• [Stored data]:
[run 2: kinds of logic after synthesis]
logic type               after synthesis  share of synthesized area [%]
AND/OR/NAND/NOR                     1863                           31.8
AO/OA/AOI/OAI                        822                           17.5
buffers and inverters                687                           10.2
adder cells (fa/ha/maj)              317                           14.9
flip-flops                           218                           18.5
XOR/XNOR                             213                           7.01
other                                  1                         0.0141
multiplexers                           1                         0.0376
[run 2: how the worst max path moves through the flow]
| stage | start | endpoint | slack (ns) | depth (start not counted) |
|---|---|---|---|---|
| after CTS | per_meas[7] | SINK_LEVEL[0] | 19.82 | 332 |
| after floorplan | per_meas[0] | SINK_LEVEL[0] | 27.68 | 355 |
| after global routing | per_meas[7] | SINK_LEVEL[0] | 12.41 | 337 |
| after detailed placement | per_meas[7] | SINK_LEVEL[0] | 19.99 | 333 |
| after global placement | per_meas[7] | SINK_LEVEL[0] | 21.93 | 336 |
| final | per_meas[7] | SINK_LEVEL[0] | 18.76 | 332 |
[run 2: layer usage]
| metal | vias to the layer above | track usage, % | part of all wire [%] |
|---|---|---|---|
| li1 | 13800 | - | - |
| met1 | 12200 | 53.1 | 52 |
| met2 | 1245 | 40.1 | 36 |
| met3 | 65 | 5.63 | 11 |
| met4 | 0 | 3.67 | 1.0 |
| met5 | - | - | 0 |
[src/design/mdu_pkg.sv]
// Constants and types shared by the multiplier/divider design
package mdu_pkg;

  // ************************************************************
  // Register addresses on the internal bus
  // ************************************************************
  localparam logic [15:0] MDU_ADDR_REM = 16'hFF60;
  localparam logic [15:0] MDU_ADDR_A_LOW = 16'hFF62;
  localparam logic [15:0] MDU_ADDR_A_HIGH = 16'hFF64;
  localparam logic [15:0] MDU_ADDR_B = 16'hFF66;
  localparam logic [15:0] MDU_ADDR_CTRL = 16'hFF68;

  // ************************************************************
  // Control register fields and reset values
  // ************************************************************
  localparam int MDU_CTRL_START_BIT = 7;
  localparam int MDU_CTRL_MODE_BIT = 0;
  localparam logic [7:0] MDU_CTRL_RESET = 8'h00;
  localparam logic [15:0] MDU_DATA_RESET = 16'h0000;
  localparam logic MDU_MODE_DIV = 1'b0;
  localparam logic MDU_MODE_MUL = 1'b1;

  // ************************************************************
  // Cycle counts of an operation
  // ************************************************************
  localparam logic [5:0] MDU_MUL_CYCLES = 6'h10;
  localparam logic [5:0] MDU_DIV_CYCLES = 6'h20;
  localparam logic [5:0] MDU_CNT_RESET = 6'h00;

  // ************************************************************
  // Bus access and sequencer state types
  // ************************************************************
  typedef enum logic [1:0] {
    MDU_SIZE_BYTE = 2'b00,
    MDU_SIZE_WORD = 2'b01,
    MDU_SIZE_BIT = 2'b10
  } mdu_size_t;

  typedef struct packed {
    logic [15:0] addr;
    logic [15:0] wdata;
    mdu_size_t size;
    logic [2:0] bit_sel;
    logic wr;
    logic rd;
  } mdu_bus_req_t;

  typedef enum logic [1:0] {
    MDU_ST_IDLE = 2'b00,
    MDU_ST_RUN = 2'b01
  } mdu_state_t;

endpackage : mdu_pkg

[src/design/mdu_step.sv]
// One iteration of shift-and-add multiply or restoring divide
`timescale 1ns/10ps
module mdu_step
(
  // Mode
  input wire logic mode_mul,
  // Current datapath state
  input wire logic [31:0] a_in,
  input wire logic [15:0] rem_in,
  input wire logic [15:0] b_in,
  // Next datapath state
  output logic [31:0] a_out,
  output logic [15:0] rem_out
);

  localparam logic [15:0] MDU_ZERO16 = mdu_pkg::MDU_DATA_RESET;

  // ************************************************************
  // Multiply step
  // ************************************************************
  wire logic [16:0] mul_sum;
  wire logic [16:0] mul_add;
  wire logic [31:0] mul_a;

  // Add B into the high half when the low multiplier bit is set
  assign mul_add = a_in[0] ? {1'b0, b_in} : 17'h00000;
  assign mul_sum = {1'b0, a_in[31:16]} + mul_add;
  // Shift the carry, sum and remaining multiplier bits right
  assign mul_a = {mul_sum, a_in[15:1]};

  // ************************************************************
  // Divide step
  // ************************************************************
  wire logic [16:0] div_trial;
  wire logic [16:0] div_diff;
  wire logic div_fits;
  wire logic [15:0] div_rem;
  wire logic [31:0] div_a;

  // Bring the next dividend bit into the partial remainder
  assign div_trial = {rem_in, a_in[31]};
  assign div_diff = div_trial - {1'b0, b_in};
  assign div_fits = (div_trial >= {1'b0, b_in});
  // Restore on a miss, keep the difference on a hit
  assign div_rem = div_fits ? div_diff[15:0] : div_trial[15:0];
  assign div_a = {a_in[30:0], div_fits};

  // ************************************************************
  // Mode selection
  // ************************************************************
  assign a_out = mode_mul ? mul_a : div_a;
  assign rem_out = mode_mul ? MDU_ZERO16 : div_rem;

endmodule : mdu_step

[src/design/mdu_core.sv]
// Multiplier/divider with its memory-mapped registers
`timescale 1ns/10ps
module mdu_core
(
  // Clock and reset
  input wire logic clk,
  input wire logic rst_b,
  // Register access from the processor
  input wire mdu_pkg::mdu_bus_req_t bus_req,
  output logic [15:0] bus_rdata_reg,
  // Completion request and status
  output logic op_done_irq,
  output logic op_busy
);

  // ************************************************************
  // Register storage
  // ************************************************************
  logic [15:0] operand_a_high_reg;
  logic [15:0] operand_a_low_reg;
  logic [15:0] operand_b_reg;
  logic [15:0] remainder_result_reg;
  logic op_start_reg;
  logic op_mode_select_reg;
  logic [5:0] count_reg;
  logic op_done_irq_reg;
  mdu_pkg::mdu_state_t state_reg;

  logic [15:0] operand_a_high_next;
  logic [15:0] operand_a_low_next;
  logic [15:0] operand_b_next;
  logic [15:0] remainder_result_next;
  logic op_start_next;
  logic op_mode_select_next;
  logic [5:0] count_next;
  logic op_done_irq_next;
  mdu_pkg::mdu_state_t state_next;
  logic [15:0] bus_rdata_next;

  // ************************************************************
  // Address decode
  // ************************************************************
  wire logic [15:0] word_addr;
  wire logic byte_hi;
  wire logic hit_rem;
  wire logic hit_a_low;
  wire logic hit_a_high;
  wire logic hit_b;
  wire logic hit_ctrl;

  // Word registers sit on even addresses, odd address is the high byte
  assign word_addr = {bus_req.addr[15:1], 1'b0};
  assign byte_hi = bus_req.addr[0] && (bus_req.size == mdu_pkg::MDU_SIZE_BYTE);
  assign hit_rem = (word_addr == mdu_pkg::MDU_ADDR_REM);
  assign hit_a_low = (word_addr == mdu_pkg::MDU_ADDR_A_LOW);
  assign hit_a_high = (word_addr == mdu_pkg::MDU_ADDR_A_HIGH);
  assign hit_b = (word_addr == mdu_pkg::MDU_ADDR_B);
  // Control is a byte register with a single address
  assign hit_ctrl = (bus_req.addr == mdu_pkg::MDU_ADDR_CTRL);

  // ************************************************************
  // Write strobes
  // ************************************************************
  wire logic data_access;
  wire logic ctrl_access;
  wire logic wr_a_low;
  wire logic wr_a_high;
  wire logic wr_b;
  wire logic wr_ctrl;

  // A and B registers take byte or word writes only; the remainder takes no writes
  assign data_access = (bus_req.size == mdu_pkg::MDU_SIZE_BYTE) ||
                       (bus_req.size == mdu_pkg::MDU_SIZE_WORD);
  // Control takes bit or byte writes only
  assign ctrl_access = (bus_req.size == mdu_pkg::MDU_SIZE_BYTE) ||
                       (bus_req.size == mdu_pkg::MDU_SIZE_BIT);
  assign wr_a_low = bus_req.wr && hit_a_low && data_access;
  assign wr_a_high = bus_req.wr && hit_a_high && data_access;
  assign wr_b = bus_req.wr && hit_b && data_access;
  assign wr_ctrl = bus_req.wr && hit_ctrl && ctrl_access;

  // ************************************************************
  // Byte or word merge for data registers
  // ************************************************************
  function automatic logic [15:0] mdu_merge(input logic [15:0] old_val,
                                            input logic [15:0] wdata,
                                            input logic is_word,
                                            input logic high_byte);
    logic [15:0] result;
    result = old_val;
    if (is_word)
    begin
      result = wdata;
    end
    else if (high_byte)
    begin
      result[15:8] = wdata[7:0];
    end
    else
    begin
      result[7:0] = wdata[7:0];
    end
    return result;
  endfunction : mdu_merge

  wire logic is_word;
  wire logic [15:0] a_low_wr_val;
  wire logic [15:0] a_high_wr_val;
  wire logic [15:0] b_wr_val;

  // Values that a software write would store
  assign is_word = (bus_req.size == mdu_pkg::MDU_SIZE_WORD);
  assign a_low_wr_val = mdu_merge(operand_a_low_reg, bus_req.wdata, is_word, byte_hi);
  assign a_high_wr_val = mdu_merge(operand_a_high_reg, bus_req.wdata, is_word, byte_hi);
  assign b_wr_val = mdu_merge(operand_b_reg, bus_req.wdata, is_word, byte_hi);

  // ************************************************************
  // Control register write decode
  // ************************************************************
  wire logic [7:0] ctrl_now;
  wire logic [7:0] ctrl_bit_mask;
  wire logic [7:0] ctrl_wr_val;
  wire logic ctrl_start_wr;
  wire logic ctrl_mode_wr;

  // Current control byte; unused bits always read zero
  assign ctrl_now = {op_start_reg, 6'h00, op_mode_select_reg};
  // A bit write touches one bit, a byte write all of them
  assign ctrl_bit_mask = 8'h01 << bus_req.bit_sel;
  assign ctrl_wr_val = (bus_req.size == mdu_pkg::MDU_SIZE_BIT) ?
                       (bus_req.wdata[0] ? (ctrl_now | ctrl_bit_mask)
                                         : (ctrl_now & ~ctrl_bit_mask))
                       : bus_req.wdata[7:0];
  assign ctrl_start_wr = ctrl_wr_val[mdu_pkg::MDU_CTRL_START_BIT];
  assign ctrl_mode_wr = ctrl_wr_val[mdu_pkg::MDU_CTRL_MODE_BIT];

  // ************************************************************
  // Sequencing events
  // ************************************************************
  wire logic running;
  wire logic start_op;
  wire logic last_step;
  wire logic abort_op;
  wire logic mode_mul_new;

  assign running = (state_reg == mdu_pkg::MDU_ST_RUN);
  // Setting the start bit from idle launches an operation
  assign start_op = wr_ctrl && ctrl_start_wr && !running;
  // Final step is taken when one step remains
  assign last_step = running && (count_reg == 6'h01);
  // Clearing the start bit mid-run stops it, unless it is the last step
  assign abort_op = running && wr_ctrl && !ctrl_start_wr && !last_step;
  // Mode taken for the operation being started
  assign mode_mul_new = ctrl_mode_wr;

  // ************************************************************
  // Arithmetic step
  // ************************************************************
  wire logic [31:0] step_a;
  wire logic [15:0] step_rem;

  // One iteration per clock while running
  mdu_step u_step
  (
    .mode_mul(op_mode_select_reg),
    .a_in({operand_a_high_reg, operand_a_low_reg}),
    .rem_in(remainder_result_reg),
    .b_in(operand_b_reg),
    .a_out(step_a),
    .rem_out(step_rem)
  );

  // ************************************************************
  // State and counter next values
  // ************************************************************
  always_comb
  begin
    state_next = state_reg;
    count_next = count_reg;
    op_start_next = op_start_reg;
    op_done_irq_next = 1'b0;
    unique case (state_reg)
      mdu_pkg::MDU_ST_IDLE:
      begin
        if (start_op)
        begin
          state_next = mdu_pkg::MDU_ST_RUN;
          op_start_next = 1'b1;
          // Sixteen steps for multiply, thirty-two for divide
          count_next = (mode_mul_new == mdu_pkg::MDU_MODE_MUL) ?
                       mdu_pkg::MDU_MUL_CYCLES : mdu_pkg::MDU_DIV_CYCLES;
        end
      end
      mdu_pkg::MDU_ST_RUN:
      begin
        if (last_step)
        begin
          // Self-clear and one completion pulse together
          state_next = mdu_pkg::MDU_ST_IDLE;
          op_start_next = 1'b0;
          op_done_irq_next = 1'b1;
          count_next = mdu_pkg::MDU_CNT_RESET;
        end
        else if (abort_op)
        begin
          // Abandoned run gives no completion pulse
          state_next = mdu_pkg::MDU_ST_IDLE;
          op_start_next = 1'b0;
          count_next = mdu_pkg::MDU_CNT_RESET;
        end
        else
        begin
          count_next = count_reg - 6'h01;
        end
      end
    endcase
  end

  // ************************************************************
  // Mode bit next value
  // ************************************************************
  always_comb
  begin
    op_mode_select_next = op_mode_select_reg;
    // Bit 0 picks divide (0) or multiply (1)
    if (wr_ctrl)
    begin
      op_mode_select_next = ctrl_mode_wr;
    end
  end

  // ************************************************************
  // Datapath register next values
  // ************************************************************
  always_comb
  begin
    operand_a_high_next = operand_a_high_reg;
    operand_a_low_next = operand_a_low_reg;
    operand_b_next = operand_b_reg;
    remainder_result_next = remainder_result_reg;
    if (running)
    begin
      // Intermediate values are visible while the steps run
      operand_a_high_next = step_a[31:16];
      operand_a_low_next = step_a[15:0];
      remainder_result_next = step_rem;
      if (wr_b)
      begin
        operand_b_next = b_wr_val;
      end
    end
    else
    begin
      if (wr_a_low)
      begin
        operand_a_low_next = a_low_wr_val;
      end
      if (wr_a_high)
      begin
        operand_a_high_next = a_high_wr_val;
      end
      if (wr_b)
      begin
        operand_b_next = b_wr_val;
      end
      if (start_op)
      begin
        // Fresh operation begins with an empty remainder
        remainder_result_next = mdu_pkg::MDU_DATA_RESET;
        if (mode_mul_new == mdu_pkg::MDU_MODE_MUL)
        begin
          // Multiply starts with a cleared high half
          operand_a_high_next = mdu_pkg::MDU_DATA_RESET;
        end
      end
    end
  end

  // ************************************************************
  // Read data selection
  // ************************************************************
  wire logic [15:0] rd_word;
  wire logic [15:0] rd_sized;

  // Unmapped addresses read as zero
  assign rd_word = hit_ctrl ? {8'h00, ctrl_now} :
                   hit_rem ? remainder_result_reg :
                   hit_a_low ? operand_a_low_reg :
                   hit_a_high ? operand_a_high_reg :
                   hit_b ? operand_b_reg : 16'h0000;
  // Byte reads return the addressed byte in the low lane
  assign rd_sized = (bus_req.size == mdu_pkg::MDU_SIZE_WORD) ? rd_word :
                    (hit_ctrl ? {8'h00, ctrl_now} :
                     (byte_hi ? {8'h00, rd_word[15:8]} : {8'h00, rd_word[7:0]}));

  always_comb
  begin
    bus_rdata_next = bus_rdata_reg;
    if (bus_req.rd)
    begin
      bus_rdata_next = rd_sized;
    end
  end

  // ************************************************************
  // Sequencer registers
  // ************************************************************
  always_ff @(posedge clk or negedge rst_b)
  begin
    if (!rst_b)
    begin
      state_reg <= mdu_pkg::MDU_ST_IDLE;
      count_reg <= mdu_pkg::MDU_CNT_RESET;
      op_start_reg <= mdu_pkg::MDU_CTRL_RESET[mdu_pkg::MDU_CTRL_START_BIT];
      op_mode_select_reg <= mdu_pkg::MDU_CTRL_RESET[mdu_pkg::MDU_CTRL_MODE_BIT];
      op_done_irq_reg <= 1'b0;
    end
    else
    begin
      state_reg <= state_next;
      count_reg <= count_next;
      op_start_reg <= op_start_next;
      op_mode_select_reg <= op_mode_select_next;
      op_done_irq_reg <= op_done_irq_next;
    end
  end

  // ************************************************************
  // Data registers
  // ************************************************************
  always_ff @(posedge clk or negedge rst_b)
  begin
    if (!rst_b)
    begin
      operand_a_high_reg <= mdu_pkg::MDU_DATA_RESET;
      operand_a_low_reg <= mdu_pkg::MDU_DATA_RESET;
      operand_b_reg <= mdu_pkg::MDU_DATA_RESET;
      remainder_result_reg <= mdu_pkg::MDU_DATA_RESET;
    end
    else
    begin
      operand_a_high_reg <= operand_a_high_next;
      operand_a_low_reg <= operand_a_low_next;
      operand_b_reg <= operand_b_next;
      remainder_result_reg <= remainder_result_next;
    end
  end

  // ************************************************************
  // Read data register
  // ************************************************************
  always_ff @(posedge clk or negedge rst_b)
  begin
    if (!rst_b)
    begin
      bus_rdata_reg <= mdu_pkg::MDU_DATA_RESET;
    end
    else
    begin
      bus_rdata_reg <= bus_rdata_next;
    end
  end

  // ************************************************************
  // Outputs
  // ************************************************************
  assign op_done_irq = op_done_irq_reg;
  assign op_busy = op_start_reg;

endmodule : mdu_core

• [Exercise]:
Exactly as written, please transcribe the lines from the start of the records above to the line that holds "localparam int MDU_CTRL_MODE_BIT = 0;", both ends included.

• [Your response]:
[run 2: kinds of logic after synthesis]
logic type               after synthesis  share of synthesized area [%]
AND/OR/NAND/NOR                     1863                           31.8
AO/OA/AOI/OAI                        822                           17.5
buffers and inverters                687                           10.2
adder cells (fa/ha/maj)              317                           14.9
flip-flops                           218                           18.5
XOR/XNOR                             213                           7.01
other                                  1                         0.0141
multiplexers                           1                         0.0376
[run 2: how the worst max path moves through the flow]
| stage | start | endpoint | slack (ns) | depth (start not counted) |
|---|---|---|---|---|
| after CTS | per_meas[7] | SINK_LEVEL[0] | 19.82 | 332 |
| after floorplan | per_meas[0] | SINK_LEVEL[0] | 27.68 | 355 |
| after global routing | per_meas[7] | SINK_LEVEL[0] | 12.41 | 337 |
| after detailed placement | per_meas[7] | SINK_LEVEL[0] | 19.99 | 333 |
| after global placement | per_meas[7] | SINK_LEVEL[0] | 21.93 | 336 |
| final | per_meas[7] | SINK_LEVEL[0] | 18.76 | 332 |
[run 2: layer usage]
| metal | vias to the layer above | track usage, % | part of all wire [%] |
|---|---|---|---|
| li1 | 13800 | - | - |
| met1 | 12200 | 53.1 | 52 |
| met2 | 1245 | 40.1 | 36 |
| met3 | 65 | 5.63 | 11 |
| met4 | 0 | 3.67 | 1.0 |
| met5 | - | - | 0 |
[src/design/mdu_pkg.sv]
// Constants and types shared by the multiplier/divider design
package mdu_pkg;

  // ************************************************************
  // Register addresses on the internal bus
  // ************************************************************
  localparam logic [15:0] MDU_ADDR_REM = 16'hFF60;
  localparam logic [15:0] MDU_ADDR_A_LOW = 16'hFF62;
  localparam logic [15:0] MDU_ADDR_A_HIGH = 16'hFF64;
  localparam logic [15:0] MDU_ADDR_B = 16'hFF66;
  localparam logic [15:0] MDU_ADDR_CTRL = 16'hFF68;

  // ************************************************************
  // Control register fields and reset values
  // ************************************************************
  localparam int MDU_CTRL_START_BIT = 7;
  localparam int MDU_CTRL_MODE_BIT = 0;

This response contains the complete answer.